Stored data
===== src/rtl/bomb_sequencer.sv =====
// Single-bomb lifecycle: place, fuse countdown, block-map clearing, explosion window.
// BOMB_RANGE2_EN extends the cross to range 2 (9 cells).
module bomb_sequencer
  import bomberman_pkg::*;
#(
  parameter int FUSE_TICKS = 180,
  parameter int EXP_TICKS  = 30
) (
  input  logic        clk,
  input  logic        rst,
  input  logic        frame_tick,
  input  logic        place_req,
  input  logic [9:0]  bm_x,
  input  logic [9:0]  bm_y,
  input  logic        blk_ack,
  output logic        bomb_active,
  output logic [9:0]  bomb_x,
  output logic [9:0]  bomb_y,
  output logic        exp_active,
  output logic        post_exp_active,
  output logic        bm_hit,
  output logic        blk_we,
  output logic [9:0]  blk_addr,
  output bomb_state_t state_dbg
);

  localparam logic [7:0] LAST_FUSE = 8'(FUSE_TICKS - 1);
  localparam logic [7:0] LAST_EXP  = 8'(EXP_TICKS - 1);
  localparam logic [3:0] LAST_IDX  = 4'(CROSS_CELLS - 1);

  bomb_state_t state_q, state_d;
  logic [7:0]  cnt_q, cnt_d;
  logic [3:0]  idx_q, idx_d;
  logic [5:0]  ctr_col_q, ctr_col_d;
  logic [5:0]  ctr_row_q, ctr_row_d;
  logic        post_q, post_d;
  logic        hit_q, hit_d;

  logic [5:0]  p_col;
  logic [5:0]  p_row;
  logic        c_valid [CROSS_CELLS];
  logic [9:0]  c_addr  [CROSS_CELLS];
  logic [5:0]  c_col   [CROSS_CELLS];
  logic [5:0]  c_row   [CROSS_CELLS];
  logic        cur_valid;
  logic [9:0]  cur_addr;
  logic        hit_any;
  logic        advance;

  // Tile under the player's centre point.
  assign p_col = 6'((bm_x + 10'd8) >> TILE_SHIFT);
  assign p_row = 6'((bm_y + 10'd8) >> TILE_SHIFT);

  // One resolver per cross cell: the clear walk selects one, the hit test ORs all.
  for (genvar g = 0; g < CROSS_CELLS; g++) begin : g_cell
    bomb_cell_iter u_cell (
      .ctr_col    (ctr_col_q),
      .ctr_row    (ctr_row_q),
      .cell_idx   (4'(g)),
      .cell_valid (c_valid[g]),
      .cell_addr  (c_addr[g]),
      .cell_col   (c_col[g]),
      .cell_row   (c_row[g])
    );
  end

  always_comb begin
    cur_valid = 1'b0;
    cur_addr  = 10'd0;
    hit_any   = 1'b0;
    for (int i = 0; i < CROSS_CELLS; i++) begin
      if (idx_q == 4'(i)) begin
        cur_valid = c_valid[i];
        cur_addr  = c_addr[i];
      end
      if (c_valid[i] && (c_col[i] == p_col) && (c_row[i] == p_row)) hit_any = 1'b1;
    end
  end

  // Block-map port: blk_we holds with a stable blk_addr until blk_ack in the same cycle.
  always_comb begin
    state_d     = state_q;
    cnt_d       = cnt_q;
    idx_d       = idx_q;
    ctr_col_d   = ctr_col_q;
    ctr_row_d   = ctr_row_q;
    post_d      = 1'b0;
    advance     = 1'b0;
    bomb_active = 1'b0;
    exp_active  = 1'b0;
    blk_we      = 1'b0;
    blk_addr    = 10'd0;
    case (state_q)
      IDLE: begin
        if (place_req) begin
          ctr_col_d = p_col;
          ctr_row_d = p_row;
          cnt_d     = 8'd0;
          state_d   = FUSE;
        end
      end
      FUSE: begin
        bomb_active = 1'b1;
        if (frame_tick) begin
          if (cnt_q == LAST_FUSE) begin
            cnt_d   = 8'd0;
            idx_d   = 4'd0;
            state_d = CLEAR;
          end else begin
            cnt_d = cnt_q + 8'd1;
          end
        end
      end
      CLEAR: begin
        exp_active = 1'b1;
        if (cur_valid) begin
          blk_we   = 1'b1;
          blk_addr = cur_addr;
          advance  = blk_ack;
        end else begin
          advance = 1'b1;
        end
        if (advance) begin
          if (idx_q == LAST_IDX) begin
            cnt_d   = 8'd0;
            state_d = EXPLODE;
          end else begin
            idx_d = idx_q + 4'd1;
          end
        end
      end
      EXPLODE: begin
        exp_active = 1'b1;
        if (frame_tick) begin
          if (cnt_q == LAST_EXP) begin
            cnt_d   = 8'd0;
            post_d  = 1'b1;
            state_d = IDLE;
          end else begin
            cnt_d = cnt_q + 8'd1;
          end
        end
      end
      default: state_d = IDLE;
    endcase
    hit_d = exp_active && hit_any;
  end

  always_ff @(posedge clk) begin
    if (!rst) begin
      state_q   <= IDLE;
      cnt_q     <= 8'd0;
      idx_q     <= 4'd0;
      ctr_col_q <= 6'd0;
      ctr_row_q <= 6'd0;
      post_q    <= 1'b0;
      hit_q     <= 1'b0;
    end else begin
      state_q   <= state_d;
      cnt_q     <= cnt_d;
      idx_q     <= idx_d;
      ctr_col_q <= ctr_col_d;
      ctr_row_q <= ctr_row_d;
      post_q    <= post_d;
      hit_q     <= hit_d;
    end
  end

  assign bomb_x          = {ctr_col_q, 4'b0000};
  assign bomb_y          = {ctr_row_q, 4'b0000};
  assign post_exp_active = post_q;
  assign bm_hit          = hit_q;
  assign state_dbg       = state_q;

endmodule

**WHAT NEEDS TO BE DONE:** Nothing beyond the line that contains "parameter int FUSE_TICKS" belongs in the answer; reproduce the entries exactly from their first line through it.

**TASK ANSWER:**
===== src/rtl/bomb_sequencer.sv =====
// Single-bomb lifecycle: place, fuse countdown, block-map clearing, explosion window.
// BOMB_RANGE2_EN extends the cross to range 2 (9 cells).
module bomb_sequencer
  import bomberman_pkg::*;
#(
  parameter int FUSE_TICKS = 180,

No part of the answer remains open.